§ **AVAILABLE DATA**:
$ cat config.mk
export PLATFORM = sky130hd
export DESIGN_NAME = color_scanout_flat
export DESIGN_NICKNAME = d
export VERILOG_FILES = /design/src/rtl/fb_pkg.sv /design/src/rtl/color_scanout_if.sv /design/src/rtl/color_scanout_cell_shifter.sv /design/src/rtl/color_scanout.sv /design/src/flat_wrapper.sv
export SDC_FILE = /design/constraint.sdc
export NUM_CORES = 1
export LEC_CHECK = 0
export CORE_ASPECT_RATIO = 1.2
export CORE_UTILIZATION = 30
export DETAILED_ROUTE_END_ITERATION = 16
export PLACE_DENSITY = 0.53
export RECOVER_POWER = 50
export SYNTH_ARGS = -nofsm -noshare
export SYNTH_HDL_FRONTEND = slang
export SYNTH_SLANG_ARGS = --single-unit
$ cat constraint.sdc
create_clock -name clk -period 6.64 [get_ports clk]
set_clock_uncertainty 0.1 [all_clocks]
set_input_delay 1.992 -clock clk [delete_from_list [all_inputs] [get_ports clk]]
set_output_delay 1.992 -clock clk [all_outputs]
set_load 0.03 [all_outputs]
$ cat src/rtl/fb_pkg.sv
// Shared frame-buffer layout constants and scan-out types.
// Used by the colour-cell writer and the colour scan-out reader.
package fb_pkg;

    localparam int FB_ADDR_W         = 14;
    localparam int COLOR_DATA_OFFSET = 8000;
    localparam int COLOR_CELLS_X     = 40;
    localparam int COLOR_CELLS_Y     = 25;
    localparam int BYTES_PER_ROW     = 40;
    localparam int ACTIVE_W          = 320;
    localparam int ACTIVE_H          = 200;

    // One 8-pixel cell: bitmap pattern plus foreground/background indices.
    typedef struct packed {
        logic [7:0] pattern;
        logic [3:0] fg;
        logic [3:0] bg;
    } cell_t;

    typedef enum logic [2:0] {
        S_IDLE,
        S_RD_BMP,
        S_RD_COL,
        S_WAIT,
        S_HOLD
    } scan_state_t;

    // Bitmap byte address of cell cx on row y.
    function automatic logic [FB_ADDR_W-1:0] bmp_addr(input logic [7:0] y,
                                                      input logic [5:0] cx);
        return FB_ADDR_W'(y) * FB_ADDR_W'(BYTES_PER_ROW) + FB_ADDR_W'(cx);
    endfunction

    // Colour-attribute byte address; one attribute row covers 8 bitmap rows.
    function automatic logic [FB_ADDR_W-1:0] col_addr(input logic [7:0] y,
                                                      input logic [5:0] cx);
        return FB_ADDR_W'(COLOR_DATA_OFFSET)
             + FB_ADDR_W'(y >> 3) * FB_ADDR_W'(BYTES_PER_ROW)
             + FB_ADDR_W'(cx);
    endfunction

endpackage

* * *

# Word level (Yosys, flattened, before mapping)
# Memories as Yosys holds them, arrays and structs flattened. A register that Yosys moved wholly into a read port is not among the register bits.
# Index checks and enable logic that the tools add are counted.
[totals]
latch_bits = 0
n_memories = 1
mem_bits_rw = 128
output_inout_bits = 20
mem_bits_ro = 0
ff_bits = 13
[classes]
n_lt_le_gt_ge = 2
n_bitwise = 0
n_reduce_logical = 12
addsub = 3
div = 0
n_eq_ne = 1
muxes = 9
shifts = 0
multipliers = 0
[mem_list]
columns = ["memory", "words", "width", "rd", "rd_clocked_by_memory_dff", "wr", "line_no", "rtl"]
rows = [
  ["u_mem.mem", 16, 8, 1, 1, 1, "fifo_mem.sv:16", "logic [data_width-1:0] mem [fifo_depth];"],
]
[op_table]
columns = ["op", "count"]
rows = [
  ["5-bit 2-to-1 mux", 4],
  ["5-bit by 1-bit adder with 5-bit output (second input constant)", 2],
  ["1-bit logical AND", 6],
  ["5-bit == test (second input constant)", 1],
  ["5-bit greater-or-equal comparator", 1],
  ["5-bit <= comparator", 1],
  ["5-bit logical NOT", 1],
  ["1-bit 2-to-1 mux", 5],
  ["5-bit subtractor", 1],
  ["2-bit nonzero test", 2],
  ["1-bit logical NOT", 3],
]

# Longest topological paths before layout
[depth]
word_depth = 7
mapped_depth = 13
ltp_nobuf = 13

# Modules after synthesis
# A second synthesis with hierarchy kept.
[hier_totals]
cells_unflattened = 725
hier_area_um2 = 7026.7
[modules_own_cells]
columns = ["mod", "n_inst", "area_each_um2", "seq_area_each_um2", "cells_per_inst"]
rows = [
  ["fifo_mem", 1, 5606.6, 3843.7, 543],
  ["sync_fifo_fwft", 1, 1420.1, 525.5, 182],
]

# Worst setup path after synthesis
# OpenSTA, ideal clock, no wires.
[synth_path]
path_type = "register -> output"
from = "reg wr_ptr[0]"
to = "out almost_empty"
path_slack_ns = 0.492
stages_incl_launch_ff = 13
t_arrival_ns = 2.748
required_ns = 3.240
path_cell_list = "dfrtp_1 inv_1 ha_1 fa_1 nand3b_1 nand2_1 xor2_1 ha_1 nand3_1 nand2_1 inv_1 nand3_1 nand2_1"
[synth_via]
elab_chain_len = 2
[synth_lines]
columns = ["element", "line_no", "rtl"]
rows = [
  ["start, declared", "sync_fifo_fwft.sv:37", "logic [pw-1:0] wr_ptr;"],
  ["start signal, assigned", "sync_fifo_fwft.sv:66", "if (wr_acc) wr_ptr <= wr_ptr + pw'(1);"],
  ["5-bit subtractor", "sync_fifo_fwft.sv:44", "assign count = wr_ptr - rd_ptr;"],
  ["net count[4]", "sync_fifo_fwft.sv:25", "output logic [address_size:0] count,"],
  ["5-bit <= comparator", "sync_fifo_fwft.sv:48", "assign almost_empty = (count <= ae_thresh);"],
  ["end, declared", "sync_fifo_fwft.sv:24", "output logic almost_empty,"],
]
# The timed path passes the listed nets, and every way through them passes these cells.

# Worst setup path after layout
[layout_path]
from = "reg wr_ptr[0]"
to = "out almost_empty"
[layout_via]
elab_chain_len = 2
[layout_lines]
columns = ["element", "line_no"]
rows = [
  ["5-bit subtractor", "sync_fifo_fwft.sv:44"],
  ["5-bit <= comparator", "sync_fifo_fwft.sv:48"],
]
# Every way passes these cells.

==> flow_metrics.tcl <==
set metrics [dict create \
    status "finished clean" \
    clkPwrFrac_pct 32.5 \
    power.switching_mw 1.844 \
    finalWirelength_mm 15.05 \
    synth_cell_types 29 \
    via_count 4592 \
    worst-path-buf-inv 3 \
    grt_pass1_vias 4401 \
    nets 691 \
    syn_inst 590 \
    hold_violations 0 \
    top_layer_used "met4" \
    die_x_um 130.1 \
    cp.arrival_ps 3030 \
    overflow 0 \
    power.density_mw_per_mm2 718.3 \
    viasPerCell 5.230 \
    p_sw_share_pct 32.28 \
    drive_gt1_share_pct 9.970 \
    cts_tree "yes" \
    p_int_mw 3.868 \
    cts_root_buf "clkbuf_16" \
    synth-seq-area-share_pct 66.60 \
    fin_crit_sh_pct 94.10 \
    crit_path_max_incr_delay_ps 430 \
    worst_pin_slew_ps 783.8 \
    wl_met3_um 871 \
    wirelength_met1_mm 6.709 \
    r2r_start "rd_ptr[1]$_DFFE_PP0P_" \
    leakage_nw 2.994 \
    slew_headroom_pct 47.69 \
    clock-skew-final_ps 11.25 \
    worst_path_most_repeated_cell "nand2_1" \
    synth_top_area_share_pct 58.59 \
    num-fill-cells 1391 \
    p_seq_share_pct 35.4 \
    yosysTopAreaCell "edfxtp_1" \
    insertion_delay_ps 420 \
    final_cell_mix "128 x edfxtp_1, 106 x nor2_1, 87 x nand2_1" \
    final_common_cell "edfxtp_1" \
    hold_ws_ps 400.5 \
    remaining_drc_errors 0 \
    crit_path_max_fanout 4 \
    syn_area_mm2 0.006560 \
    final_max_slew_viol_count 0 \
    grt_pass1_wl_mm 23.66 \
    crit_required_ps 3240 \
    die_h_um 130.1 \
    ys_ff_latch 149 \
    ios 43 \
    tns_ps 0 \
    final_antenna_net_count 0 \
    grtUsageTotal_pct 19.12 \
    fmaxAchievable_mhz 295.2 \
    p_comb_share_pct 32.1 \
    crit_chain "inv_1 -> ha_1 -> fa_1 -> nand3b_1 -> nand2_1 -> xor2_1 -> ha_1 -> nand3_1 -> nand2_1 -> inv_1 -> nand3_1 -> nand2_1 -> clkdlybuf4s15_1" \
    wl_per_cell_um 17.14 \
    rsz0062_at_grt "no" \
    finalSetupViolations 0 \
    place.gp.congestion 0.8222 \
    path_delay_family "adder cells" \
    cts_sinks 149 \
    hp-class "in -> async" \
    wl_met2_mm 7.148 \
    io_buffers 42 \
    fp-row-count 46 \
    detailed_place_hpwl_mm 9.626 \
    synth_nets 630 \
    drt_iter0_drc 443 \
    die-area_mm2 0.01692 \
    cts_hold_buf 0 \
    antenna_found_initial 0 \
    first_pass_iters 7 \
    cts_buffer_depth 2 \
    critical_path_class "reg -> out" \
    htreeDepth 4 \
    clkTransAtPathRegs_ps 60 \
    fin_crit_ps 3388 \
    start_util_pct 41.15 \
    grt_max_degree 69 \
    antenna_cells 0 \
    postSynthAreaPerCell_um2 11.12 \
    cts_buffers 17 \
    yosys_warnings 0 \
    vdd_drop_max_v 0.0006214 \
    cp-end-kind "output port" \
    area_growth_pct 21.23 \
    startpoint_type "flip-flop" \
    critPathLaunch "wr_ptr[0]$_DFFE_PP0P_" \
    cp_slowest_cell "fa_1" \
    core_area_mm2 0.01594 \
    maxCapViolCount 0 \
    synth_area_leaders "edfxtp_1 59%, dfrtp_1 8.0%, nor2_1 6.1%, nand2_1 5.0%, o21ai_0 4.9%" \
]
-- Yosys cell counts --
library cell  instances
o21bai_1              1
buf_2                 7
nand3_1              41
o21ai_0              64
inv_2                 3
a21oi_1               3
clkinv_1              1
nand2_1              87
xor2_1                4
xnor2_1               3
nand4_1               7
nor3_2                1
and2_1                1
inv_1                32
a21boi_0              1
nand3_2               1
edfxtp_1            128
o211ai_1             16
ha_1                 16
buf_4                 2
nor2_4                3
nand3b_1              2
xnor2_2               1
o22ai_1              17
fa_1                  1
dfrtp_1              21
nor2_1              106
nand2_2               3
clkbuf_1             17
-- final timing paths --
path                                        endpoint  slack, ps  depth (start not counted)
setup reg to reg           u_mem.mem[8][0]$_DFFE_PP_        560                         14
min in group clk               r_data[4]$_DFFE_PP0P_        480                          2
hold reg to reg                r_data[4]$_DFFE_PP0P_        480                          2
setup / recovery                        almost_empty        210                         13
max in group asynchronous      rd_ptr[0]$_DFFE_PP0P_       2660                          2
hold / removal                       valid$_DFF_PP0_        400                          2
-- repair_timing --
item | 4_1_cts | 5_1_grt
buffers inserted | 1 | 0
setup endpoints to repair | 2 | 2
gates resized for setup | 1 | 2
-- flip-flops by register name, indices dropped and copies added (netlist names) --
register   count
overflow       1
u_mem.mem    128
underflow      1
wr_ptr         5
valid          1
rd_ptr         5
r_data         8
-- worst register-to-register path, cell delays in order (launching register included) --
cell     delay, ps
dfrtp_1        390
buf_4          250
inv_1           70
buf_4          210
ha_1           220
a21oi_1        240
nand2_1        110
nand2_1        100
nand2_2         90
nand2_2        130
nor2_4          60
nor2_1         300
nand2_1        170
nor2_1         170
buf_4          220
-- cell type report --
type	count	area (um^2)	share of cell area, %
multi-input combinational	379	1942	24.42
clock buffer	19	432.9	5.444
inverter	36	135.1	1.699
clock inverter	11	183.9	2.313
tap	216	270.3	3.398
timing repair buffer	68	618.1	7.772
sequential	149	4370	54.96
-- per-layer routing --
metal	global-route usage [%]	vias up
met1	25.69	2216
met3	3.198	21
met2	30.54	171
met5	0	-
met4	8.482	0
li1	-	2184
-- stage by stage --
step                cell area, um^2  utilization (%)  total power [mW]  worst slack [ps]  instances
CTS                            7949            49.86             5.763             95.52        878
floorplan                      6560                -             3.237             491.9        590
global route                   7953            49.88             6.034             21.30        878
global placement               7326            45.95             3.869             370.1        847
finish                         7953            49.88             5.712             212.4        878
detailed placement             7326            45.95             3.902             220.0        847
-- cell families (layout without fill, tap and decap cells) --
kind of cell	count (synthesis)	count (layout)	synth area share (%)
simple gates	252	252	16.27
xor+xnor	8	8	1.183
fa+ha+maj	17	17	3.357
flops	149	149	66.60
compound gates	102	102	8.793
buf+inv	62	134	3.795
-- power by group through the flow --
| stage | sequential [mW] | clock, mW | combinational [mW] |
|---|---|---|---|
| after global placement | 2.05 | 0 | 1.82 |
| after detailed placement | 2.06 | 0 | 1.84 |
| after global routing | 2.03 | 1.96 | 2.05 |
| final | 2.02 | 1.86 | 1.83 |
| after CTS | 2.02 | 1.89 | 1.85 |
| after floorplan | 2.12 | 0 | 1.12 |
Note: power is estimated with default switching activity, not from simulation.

§ **PROBLEM**: Copy exactly the stretch of data above from the line with "# Word level" through the line with "# Modules after synthesis", and omit all other lines.

§ **ANSWER TO THE PROBLEM**:
# Word level (Yosys, flattened, before mapping)
# Memories as Yosys holds them, arrays and structs flattened. A register that Yosys moved wholly into a read port is not among the register bits.
# Index checks and enable logic that the tools add are counted.
[totals]
latch_bits = 0
n_memories = 1
mem_bits_rw = 128
output_inout_bits = 20
mem_bits_ro = 0
ff_bits = 13
[classes]
n_lt_le_gt_ge = 2
n_bitwise = 0
n_reduce_logical = 12
addsub = 3
div = 0
n_eq_ne = 1
muxes = 9
shifts = 0
multipliers = 0
[mem_list]
columns = ["memory", "words", "width", "rd", "rd_clocked_by_memory_dff", "wr", "line_no", "rtl"]
rows = [
  ["u_mem.mem", 16, 8, 1, 1, 1, "fifo_mem.sv:16", "logic [data_width-1:0] mem [fifo_depth];"],
]
[op_table]
columns = ["op", "count"]
rows = [
  ["5-bit 2-to-1 mux", 4],
  ["5-bit by 1-bit adder with 5-bit output (second input constant)", 2],
  ["1-bit logical AND", 6],
  ["5-bit == test (second input constant)", 1],
  ["5-bit greater-or-equal comparator", 1],
  ["5-bit <= comparator", 1],
  ["5-bit logical NOT", 1],
  ["1-bit 2-to-1 mux", 5],
  ["5-bit subtractor", 1],
  ["2-bit nonzero test", 2],
  ["1-bit logical NOT", 3],
]

# Longest topological paths before layout
[depth]
word_depth = 7
mapped_depth = 13
ltp_nobuf = 13

# Modules after synthesis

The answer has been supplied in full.